Start of RAW DATA

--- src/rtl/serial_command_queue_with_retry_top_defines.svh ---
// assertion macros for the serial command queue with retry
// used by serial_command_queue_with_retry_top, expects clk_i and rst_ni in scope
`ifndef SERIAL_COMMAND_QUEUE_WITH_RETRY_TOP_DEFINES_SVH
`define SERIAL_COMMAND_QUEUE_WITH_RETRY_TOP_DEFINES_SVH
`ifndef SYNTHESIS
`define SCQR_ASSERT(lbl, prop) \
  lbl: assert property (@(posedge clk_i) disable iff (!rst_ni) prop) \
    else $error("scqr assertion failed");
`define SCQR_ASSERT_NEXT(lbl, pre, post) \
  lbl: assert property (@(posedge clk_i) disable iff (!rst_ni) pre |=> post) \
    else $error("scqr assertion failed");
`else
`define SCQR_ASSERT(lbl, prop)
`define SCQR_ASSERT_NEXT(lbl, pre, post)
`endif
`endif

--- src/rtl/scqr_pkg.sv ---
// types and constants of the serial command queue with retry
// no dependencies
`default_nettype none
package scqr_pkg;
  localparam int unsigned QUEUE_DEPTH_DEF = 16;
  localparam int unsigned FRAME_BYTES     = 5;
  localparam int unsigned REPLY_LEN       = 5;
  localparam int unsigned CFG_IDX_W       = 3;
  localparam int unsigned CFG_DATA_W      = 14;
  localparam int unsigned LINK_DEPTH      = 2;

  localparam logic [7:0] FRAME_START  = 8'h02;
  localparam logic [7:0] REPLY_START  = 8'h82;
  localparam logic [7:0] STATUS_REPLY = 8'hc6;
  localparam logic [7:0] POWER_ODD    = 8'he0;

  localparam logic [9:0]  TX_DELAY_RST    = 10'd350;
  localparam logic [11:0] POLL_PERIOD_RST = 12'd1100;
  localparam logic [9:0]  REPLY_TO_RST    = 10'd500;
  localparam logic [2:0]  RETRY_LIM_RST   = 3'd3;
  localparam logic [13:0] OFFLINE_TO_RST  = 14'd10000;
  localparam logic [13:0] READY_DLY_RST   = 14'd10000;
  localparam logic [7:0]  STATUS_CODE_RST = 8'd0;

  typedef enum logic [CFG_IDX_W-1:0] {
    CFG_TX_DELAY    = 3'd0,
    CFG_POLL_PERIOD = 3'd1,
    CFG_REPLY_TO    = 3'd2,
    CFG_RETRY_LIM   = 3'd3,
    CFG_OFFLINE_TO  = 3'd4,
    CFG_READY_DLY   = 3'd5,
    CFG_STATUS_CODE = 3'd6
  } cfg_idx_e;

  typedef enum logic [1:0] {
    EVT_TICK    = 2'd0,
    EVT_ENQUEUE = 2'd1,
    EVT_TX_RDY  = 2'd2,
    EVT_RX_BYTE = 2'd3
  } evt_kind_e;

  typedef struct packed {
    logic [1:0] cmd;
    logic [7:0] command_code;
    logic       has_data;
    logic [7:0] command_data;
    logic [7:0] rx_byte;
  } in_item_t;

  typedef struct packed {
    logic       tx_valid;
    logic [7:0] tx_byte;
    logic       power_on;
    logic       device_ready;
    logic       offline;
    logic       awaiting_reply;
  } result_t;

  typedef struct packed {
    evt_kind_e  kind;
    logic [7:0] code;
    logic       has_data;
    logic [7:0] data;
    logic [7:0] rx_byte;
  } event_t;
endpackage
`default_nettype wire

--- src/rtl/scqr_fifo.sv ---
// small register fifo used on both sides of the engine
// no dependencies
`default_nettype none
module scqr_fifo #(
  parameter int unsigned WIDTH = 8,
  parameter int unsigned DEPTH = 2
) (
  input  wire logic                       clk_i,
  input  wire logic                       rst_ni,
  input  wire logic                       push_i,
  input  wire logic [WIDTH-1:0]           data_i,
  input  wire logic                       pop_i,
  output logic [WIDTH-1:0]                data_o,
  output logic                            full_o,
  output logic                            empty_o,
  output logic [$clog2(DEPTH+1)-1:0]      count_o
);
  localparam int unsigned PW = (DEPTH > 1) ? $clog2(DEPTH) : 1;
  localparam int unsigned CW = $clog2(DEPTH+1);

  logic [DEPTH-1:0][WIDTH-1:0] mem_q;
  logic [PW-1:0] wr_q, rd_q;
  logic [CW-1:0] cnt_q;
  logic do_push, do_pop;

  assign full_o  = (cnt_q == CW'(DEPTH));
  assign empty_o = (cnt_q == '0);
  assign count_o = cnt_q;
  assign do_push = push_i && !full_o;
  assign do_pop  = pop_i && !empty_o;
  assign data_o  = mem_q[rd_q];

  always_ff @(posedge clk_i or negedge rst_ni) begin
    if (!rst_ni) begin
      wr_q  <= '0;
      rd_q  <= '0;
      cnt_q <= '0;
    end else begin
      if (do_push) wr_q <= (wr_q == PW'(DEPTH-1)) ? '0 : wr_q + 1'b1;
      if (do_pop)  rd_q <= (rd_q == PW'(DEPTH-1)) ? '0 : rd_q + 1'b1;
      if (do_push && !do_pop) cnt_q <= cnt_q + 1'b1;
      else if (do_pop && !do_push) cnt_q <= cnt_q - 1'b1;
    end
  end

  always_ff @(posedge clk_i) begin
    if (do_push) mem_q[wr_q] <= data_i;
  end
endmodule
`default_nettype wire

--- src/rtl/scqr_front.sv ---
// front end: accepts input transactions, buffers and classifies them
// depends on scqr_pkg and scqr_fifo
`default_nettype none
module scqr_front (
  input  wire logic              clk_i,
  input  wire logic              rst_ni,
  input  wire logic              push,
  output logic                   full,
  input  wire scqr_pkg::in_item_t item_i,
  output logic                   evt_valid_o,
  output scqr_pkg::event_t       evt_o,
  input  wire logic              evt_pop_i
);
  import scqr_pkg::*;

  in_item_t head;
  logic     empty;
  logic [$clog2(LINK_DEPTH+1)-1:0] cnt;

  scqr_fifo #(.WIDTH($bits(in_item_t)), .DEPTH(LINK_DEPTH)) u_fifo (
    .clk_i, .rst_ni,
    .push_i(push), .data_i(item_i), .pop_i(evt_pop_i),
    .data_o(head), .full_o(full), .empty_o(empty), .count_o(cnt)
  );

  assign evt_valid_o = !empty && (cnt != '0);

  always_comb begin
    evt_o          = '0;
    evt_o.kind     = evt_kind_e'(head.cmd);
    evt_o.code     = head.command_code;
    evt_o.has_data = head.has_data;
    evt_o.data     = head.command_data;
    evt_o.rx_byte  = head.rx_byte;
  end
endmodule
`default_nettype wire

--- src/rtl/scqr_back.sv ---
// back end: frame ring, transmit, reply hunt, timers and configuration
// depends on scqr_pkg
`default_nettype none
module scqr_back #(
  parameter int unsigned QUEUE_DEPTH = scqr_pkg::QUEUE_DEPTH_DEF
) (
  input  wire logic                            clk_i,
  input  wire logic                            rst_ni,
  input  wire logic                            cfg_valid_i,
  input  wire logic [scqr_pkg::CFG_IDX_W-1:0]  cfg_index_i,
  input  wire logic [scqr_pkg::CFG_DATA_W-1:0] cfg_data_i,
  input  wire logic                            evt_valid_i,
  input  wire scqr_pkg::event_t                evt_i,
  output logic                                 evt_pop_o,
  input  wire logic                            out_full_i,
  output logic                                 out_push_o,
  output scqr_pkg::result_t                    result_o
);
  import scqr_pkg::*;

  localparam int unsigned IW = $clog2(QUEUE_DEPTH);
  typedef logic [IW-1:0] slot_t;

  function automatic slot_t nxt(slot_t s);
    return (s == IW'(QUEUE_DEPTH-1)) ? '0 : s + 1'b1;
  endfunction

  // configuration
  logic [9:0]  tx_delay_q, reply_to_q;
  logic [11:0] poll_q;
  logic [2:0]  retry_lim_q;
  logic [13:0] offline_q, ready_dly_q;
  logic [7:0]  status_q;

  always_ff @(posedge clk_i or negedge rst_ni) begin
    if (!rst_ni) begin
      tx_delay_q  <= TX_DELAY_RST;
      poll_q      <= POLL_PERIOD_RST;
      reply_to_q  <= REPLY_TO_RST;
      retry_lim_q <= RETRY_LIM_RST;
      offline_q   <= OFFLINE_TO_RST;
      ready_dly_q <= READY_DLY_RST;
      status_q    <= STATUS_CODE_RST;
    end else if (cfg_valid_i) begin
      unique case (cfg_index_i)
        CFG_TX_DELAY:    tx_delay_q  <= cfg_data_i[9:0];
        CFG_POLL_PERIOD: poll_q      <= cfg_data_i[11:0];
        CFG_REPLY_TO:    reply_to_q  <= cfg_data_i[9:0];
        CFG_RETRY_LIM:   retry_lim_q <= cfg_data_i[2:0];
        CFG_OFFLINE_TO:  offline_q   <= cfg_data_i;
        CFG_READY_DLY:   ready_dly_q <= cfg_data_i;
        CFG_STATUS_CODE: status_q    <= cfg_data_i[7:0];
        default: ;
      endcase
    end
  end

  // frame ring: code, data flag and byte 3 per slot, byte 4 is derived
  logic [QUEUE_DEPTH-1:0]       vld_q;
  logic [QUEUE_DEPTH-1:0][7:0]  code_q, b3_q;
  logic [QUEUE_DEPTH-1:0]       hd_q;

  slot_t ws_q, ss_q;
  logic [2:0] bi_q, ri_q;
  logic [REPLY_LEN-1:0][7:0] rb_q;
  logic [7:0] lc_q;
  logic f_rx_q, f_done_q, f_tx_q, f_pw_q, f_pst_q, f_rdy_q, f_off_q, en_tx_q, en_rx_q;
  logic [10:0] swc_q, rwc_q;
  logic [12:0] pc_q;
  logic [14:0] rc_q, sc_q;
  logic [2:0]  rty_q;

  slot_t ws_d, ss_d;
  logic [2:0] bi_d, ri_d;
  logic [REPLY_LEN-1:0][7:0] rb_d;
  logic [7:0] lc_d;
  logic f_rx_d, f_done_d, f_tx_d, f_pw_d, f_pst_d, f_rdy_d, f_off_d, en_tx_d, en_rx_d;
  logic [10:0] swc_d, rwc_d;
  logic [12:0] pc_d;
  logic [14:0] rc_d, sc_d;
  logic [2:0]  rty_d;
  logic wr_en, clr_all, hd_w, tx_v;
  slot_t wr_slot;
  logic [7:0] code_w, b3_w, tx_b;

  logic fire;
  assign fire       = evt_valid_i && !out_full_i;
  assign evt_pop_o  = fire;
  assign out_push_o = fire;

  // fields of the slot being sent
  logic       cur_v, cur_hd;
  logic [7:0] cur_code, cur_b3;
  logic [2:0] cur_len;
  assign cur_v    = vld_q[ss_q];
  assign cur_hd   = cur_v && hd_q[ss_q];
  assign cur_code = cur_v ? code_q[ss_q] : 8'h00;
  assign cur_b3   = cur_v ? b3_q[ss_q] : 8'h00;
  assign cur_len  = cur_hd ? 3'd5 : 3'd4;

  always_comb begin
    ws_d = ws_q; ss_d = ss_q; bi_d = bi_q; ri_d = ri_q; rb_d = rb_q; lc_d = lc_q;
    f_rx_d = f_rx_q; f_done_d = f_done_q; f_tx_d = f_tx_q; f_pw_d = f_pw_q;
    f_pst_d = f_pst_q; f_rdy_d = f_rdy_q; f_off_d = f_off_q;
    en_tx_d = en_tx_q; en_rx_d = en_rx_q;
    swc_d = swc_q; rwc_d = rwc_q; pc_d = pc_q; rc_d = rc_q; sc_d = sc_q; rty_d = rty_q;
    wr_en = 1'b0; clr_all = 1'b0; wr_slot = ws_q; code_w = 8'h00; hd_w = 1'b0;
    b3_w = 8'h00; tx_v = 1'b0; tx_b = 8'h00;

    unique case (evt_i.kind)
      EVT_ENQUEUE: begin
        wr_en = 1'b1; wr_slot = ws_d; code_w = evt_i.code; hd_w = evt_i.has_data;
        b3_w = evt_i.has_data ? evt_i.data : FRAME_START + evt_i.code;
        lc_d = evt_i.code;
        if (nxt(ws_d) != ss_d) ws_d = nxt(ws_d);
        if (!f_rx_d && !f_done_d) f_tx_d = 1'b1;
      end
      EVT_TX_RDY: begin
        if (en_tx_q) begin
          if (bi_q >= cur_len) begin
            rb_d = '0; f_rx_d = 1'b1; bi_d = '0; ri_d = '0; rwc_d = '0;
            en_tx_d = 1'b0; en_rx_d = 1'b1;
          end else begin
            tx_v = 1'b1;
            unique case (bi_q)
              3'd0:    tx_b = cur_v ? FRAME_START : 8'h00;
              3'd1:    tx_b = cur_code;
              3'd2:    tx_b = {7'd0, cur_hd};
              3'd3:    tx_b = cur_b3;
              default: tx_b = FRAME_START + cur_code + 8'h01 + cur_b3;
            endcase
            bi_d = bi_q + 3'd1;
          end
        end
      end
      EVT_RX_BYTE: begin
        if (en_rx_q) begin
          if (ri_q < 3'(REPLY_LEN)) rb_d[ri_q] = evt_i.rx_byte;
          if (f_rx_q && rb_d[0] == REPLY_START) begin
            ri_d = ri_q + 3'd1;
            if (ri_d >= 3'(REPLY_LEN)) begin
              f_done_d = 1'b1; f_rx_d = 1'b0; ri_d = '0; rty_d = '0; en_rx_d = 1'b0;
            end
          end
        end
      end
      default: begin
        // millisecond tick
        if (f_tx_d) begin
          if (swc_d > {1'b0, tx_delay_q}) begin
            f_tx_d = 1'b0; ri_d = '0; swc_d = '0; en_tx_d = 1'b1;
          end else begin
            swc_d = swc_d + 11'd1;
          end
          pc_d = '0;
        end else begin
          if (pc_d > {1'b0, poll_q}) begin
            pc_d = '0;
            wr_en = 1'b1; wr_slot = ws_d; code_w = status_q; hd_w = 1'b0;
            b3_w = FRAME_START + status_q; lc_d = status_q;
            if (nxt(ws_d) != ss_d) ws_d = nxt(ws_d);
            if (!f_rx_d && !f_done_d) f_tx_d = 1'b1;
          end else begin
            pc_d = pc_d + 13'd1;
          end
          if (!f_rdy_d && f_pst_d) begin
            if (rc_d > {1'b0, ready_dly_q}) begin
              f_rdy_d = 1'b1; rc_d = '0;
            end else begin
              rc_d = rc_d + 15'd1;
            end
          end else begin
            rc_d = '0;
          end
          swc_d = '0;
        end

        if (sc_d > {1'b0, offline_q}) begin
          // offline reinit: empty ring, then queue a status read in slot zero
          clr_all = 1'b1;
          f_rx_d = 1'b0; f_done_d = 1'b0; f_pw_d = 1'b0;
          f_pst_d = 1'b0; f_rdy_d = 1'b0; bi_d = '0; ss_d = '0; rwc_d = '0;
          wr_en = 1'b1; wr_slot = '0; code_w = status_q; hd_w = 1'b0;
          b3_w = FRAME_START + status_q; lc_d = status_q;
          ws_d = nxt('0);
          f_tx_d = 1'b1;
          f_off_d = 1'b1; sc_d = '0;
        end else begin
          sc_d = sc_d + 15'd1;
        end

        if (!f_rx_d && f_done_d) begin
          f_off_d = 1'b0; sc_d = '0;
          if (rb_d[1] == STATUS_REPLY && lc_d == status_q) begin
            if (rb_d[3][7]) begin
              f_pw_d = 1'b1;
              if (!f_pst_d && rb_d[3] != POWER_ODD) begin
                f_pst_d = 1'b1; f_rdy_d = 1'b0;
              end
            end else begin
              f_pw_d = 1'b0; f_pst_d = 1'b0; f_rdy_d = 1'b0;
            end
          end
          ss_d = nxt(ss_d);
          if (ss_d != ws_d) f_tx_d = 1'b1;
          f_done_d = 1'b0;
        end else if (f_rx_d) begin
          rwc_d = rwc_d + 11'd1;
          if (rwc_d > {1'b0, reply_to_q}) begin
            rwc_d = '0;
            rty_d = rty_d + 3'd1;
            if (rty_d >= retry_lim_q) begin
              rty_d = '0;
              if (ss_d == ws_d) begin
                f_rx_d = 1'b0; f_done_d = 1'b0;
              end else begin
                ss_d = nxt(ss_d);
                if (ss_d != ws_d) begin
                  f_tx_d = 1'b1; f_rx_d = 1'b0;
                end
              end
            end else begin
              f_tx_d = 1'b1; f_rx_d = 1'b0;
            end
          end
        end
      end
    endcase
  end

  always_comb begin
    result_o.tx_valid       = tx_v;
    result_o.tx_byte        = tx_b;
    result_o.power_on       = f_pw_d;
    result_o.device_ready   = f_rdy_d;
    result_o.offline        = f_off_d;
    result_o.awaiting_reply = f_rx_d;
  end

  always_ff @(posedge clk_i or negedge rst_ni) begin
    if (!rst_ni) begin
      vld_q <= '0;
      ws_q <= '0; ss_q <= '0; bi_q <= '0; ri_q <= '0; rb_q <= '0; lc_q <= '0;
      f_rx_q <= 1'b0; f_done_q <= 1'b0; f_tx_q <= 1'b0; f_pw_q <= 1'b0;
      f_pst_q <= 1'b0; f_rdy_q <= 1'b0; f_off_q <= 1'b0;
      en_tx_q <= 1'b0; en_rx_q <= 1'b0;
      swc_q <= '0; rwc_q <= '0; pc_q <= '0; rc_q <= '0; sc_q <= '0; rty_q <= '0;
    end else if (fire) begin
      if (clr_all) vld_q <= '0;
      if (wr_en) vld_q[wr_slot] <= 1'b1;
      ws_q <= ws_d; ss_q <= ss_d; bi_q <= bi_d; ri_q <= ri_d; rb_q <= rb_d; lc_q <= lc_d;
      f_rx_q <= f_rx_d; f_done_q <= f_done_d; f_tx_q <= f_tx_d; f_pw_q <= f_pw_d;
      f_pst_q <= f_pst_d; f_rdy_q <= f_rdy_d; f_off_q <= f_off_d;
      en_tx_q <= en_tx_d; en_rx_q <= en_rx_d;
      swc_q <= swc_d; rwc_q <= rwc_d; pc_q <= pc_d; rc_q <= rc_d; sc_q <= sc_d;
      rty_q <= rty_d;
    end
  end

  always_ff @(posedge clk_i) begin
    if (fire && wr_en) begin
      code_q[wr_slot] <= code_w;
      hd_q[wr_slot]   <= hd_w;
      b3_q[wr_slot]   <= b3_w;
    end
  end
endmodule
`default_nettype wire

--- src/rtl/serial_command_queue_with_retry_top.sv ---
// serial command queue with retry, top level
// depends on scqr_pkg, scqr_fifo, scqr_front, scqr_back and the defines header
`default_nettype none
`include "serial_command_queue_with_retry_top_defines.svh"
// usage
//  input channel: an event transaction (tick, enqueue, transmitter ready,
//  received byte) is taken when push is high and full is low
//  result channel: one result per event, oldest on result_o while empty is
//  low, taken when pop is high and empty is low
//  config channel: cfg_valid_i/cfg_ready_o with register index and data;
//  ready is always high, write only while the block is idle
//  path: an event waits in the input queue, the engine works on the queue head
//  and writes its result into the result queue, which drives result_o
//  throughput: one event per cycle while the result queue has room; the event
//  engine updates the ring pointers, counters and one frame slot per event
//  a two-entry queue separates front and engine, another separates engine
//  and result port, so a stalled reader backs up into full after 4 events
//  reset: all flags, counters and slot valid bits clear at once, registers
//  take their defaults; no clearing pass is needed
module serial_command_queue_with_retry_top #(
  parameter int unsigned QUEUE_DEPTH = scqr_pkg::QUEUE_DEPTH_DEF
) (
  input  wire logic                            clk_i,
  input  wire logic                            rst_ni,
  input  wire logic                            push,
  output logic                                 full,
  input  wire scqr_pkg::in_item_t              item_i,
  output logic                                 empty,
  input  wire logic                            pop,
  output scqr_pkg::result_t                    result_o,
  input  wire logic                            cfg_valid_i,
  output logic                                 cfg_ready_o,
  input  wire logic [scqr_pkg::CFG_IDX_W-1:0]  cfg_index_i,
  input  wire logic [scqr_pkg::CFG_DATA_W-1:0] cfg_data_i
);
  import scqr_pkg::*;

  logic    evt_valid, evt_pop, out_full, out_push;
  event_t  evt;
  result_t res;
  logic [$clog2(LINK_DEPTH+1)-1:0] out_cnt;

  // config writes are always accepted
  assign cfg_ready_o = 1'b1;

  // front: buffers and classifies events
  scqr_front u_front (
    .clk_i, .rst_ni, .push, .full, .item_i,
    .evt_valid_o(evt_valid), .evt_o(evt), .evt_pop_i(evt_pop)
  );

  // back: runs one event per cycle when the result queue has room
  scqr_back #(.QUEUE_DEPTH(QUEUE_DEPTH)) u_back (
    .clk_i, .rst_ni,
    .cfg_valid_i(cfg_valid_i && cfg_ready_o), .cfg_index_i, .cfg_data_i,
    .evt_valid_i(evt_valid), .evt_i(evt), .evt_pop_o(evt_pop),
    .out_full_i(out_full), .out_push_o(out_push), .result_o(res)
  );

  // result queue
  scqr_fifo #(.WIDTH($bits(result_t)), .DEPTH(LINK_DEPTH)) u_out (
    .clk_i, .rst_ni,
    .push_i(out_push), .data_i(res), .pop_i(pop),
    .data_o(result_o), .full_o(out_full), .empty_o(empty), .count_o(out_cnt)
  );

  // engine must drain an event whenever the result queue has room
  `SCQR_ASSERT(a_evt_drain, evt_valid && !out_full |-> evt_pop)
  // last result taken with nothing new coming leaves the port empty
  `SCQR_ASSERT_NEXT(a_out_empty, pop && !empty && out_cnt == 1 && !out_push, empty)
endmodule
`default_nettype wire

End of RAW DATA

## WHAT TO DO
Your answer should be the lines above, from the line containing "lbl: assert property (@(posedge clk_i) disable iff (!rst_ni) pre" up to and including the line containing "localparam logic [7:0] REPLY_START", reproduced exactly and with nothing else.

## ANSWER BOX
  lbl: assert property (@(posedge clk_i) disable iff (!rst_ni) pre |=> post) \
    else $error("scqr assertion failed");
`else
`define SCQR_ASSERT(lbl, prop)
`define SCQR_ASSERT_NEXT(lbl, pre, post)
`endif
`endif

--- src/rtl/scqr_pkg.sv ---
// types and constants of the serial command queue with retry
// no dependencies
`default_nettype none
package scqr_pkg;
  localparam int unsigned QUEUE_DEPTH_DEF = 16;
  localparam int unsigned FRAME_BYTES     = 5;
  localparam int unsigned REPLY_LEN       = 5;
  localparam int unsigned CFG_IDX_W       = 3;
  localparam int unsigned CFG_DATA_W      = 14;
  localparam int unsigned LINK_DEPTH      = 2;

  localparam logic [7:0] FRAME_START  = 8'h02;
  localparam logic [7:0] REPLY_START  = 8'h82;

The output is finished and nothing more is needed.